Todd agreed to that plan. Ellen picked up a stack of bronze ingots to put into the association’s inventory since she was making the trip out to the inventory access anyway. Todd went over to see how Companion was doing on smelting bronze. The selkie was almost finished.
“I'll do the new ore next,” Companion said, with a wave at the pile of ore. This was a change of attitude for Companion. The selkie hated heat. He was reluctant to learn how to use the equipment. Companion almost seemed to be enjoying himself now. The smelter was more hands off than the glass furnace. The ingots flowed out the bottom instead of requiring the user to fish them out with the blowing tube.

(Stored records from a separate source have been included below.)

What follows belongs to an exercise in optimizing a design on an open flow for small area, a short achievable clock period and few clock cycles per item; a production flow would make more cautious choices.
In this exercise RTL edits were held to simulation tests only and were not proved equivalent to the original.

==> flow/design.v (excerpt) <==
module skim_pixel (
    input  wire        clk,
    input  wire        rst,           
    input  wire        in_valid,
    output reg         in_ready,
    input  wire [13:0] in_code,       
    input  wire        in_ovr,        
    input  wire [15:0] in_tapm_ofs,   
    input  wire [15:0] in_tapm_gain,  
    input  wire [15:0] in_dark,       
    input  wire [15:0] in_gain,       
    input  wire        in_dead,       
    input  wire        in_bypass,     
    input  wire        in_last,       
    output reg         out_valid,
    input  wire        out_ready,
    output reg  [15:0] out_pix,
    output reg         out_sat,       
    output reg         out_dead,      
    output reg         out_nsat,      
    output reg         out_last
);
Settings: LEC_CHECK=0, CAP_MARGIN=20, CORE_MARGIN=2, CORE_UTILIZATION=40, CTS_CLUSTER_DIAMETER=400, CTS_CLUSTER_SIZE=100, SLEW_MARGIN=20, SYNTH_HIERARCHICAL=1; clock period 60.0 ns.
standard.sh (not shown) runs the stock make flow with config.mk's settings and CLKGATE_MAP_FILE= SYNTH_SCRIPT=/design/flow/synth_recipe.tcl, a recipe that flattens the netlist after the stock synthesis.
==> flow/flow/run.sh <==
#!/bin/bash
# The standard layout (standard synthesis included), with timing repair
# aiming at a 13 ns period instead of leaving the clock's 47 ns of slack unused,
# and small, fast port buffers. Each step's full output goes to ORFS's own logs
# under orfs/logs; make's output goes to standard.log.
set -euo pipefail
bash standard.sh SETUP_SLACK_MARGIN=47 "BUFFER_PORTS_ARGS=-buffer_cell sky130_fd_sc_hd__buf_1" finish > standard.log 2>&1
Testbench counts at the start, summed over its fixed seeds: cycles 32,733, items 30,720.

Todd almost commented that Ellen tried to smelt the ore when they first got back and it didn’t work, when he had an idea. He remembered Grandmother telling him once that aluminum was smelted on Earth using electricity. They were discussing how Companion needed to use more magic from the three, four and five trees. All the metal smelting used the five or fire tree, which couldn’t hurt. Lightning was the four tree.

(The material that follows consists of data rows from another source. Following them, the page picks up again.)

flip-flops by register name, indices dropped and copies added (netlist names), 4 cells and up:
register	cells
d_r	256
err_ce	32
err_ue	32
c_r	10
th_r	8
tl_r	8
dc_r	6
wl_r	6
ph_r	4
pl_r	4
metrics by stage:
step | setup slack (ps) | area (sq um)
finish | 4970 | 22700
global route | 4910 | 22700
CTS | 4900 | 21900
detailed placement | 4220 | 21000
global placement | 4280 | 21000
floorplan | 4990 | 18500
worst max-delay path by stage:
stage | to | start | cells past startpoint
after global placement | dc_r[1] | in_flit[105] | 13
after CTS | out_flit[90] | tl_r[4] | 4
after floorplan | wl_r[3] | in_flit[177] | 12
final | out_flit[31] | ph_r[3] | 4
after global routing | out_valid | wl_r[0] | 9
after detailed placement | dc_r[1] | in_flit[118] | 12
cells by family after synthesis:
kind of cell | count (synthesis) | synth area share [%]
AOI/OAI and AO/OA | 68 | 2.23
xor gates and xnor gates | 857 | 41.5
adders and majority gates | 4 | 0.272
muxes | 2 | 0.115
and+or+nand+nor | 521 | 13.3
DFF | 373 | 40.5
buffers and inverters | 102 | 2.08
From an optimization exercise on the open Yosys and OpenROAD flow, aimed at small area; shortcuts taken in it are not production practice. In this exercise RTL edits were held to simulation tests only and were not proved equivalent to the original. No driver is modelled on the clock port, so clocking that relies on it looks cheaper here than on a real chip. Power figures rest on the tool's default switching activity, not on a simulated workload.

## run A
Design noryr_rx, start of the top module:
module noryr_rx (
    input  wire        clk,
    input  wire        rst,             
    input  wire        in_valid,
    input  wire [9:0]  in_cg,           
    output reg         os_valid,
    output wire [7:0]  os_type,
    output wire [7:0]  os_arg0,
    output wire [7:0]  os_arg1,
    output reg         fr_word_valid,
    output wire [31:0] fr_word,
    output wire [6:0]  fr_word_num,
    output reg         fr_done,
    output wire [1:0]  fr_status,       
    output reg  [15:0] cnt_code,
    output reg  [15:0] cnt_ok,
    output reg  [15:0] cnt_bad,
    output reg  [15:0] cnt_drop
);
export LEC_CHECK = 0
export CAP_MARGIN = 20
export CORE_MARGIN = 2
export CORE_UTILIZATION = 70
export SLEW_MARGIN = 20
export SYNTH_MEMORY_MAX_BITS = 32768
create_clock -name core_clock -period 10.0 [get_ports {clk}]
standard.sh (not shown) runs the stock make flow with config.mk's settings and CLKGATE_MAP_FILE= SYNTH_SCRIPT=/design/flow/synth_recipe.tcl, a recipe that flattens the netlist after the stock synthesis.
==> flow/flow/run.sh <==
#!/bin/bash
# Own layout flow: the standard synthesis, then its combinational logic
# re-mapped for area by ABC (flip-flops, their instance names and cell types
# kept; the smallest of a few ABC scripts is taken), then the standard ORFS
# steps with buf_1 port buffers, small clock buffers (the ones whose flip-flops see a slow clock edge
# upsized after CTS) and no CTS dummy loads.
# Each tool's output goes to a log file of its own in this folder.
set -euo pipefail
HERE=$(pwd)
R=$HERE/orfs/results/$FLOW_PLATFORM/noryr_rx/base
LIB=$FLOW_HOME/platforms/$FLOW_PLATFORM/lib/sky130_fd_sc_hd__tt_025C_1v80.lib

# 1. standard synthesis (unchanged)
bash standard.sh synth > log_1_standard_synth.txt 2>&1
cp $R/1_2_yosys.v $HERE/synth_standard.v

# 2. re-map the combinational logic for area: several ABC scripts and
#    seeds, four at a time
i=0
for s in flow/abc_*.abc; do
  n=$(basename $s .abc)
  sed -e "s|@LIB@|$LIB|g" -e "s|@IN@|$HERE/synth_standard.v|g" \
      -e "s|@OUT@|$HERE/synth_$n.v|g" -e "s|@ABC@|$HERE/$s|g" \
      flow/reopt.ys > reopt_$n.ys
  (yosys -l log_2_reopt_$n.txt -q reopt_$n.ys > /dev/null 2>&1 || true) &
  i=$((i + 1))
  if (( i % 4 == 0 )); then wait; fi
done
wait
best=""; bestA=""
for s in flow/abc_*.abc; do
  n=$(basename $s .abc)
  if [[ -s synth_$n.v ]] && grep -q "Found and reported 0 problems" log_2_reopt_$n.txt; then
    A=$(grep "Chip area" log_2_reopt_$n.txt | tail -1 | awk '{print $NF}')
    echo "$n $A" >> reopt_areas.txt
    if [[ -z "$best" ]] || awk "BEGIN{exit !($A < $bestA)}"; then best=$n; bestA=$A; fi
  fi
done
echo "best $best $bestA" >> reopt_areas.txt
if [[ -n "$best" ]]; then
  sleep 1
  cp synth_$best.v $R/1_2_yosys.v
  touch $R/1_2_yosys.v
fi

# 3. the rest of the standard flow
bash standard.sh \
    "BUFFER_PORTS_ARGS=-buffer_cell sky130_fd_sc_hd__buf_1" \
    "POST_CTS_TCL=$HERE/flow/post_cts.tcl" \
    "CTS_ARGS=-sink_clustering_enable -repair_clock_nets -dont_use_dummy_load -buf_list sky130_fd_sc_hd__clkbuf_4" \
    finish > log_3_standard_finish.txt 2>&1
==> flow/flow/abc_p1.abc <==
&get -n
&st
&syn2
&dch
&nf -a -R 1000
&st
&deepsyn -T 120 -S 1
&dch -f
&nf -a -R 1000
&put
==> flow/flow/abc_p4.abc <==
&get -n
&st
&syn2
&dch
&nf -a -R 1000
&st
&deepsyn -T 120 -S 4
&dch -f
&nf -a -R 1000
&put
==> flow/flow/abc_p5.abc <==
&get -n
&st
&syn2
&dch
&nf -a -R 1000
&st
&deepsyn -T 120 -S 5
&dch -f
&nf -a -R 1000
&put
==> flow/flow/abc_p6.abc <==
&get -n
&st
&syn2
&dch
&nf -a -R 1000
&st
&deepsyn -T 120 -S 6
&dch -f
&nf -a -R 1000
&put
==> flow/flow/abc_q2.abc <==
&get -n
&st
&deepsyn -T 120 -S 2
&dch -f
&nf -a -R 1000
&st
&dch -f
&nf -a -R 1000
&st
&dch -f
&nf -a -R 1000
&put
==> flow/flow/abc_q3.abc <==
&get -n
&st
&deepsyn -T 120 -S 3
&dch -f
&nf -a -R 1000
&st
&dch -f
&nf -a -R 1000
&st
&dch -f
&nf -a -R 1000
&put
==> flow/flow/abc_q7.abc <==
&get -n
&st
&deepsyn -T 120 -S 7
&dch -f
&nf -a -R 1000
&st
&dch -f
&nf -a -R 1000
&st
&dch -f
&nf -a -R 1000
&put
==> flow/flow/abc_q8.abc <==
&get -n
&st
&deepsyn -T 120 -S 8
&dch -f
&nf -a -R 1000
&st
&dch -f
&nf -a -R 1000
&st
&dch -f
&nf -a -R 1000
&put
==> flow/flow/post_cts.tcl <==
# Upsize clock buffers whose flip-flop clock pins see a slow slew.
estimate_parasitics -placement
set big [[ord::get_db] findMaster sky130_fd_sc_hd__clkbuf_8]
set n 0
foreach inst [[ord::get_db_block] getInsts] {
  if {[[$inst getMaster] getName] ne "sky130_fd_sc_hd__clkbuf_4"} { continue }
  set worst 0
  set onet [[$inst findITerm X] getNet]
  if {$onet eq "NULL"} { continue }
  foreach it [$onet getITerms] {
    if {[$it isInputSignal] || [[$it getMTerm] getName] eq "CLK"} {
      set p [get_pins [$it getName]]
      set s [get_property $p slew_max]
      if {$s > $worst} { set worst $s }
    }
  }
  if {$worst > 0.100} { $inst swapMaster $big; incr n }
}
puts "post_cts: upsized $n clock buffers"
detailed_placement
estimate_parasitics -placement
Other scripts of this flow, unchanged in this note and not shown: flow/flow/reopt.ys
Run A has completed all stages; timing, DRC and antenna checks passed.
From an optimization exercise on the open Yosys and OpenROAD flow, aimed at a short achievable clock period and few clock cycles per item; shortcuts taken in it are not production practice.
In this exercise RTL edits were held to simulation tests only and were not proved equivalent to the original.

File: design.v
module rcd_fifo #(
    parameter integer W  = 8,
    parameter integer D  = 4,
    parameter integer AW = 2
) (
    input              clk,
    input              clr,
    input              push,
    input      [W-1:0] din,
    input              pop,
    output     [W-1:0] dout,
    output reg [AW:0]  count
);
    reg [W*D-1:0] mem;
    reg [AW-1:0]  wp, rp;
    reg [W-1:0]   rd;
    integer       i;
    always @(*) begin
        rd = mem[W-1:0];
        for (i = 1; i < D; i = i + 1)
            if (rp == i) rd = mem[W*i +: W];
    end
    assign dout = rd;
    genvar g;
    generate
        for (g = 0; g < D; g = g + 1) begin : g_mem
            always @(posedge clk)
                if (push && wp == g) mem[W*g +: W] <= din;
        end
    endgenerate
    always @(posedge clk) begin
        if (clr) begin
            wp    <= {AW{1'b0}};
            rp    <= {AW{1'b0}};
            count <= {(AW+1){1'b0}};
        end else begin
            if (push) wp <= wp + 1'b1;
            if (pop)  rp <= rp + 1'b1;
            count <= count + {{AW{1'b0}}, push} - {{AW{1'b0}}, pop};
        end
    end
endmodule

“When you do the ore replace the five in the smelter spells with four,” Todd suggested.
“Alright,” Companion responded. “It doesn’t take too long to learn new spells on these tools,” he observed. Todd agreed, although he suspected that was only because the non-crafters in the group were only learning the most basic of the crafting spells.
Todd went back to his glass furnace. He’d keep an eye on Companion and see if his suggestion worked. Todd didn't think the low tier smelting spells could do much damage to Companion at tier three. Companion was wearing his aluminum breastplate which would add protection. If Todd was wrong and the new spell did something bad, he would heal the selkie.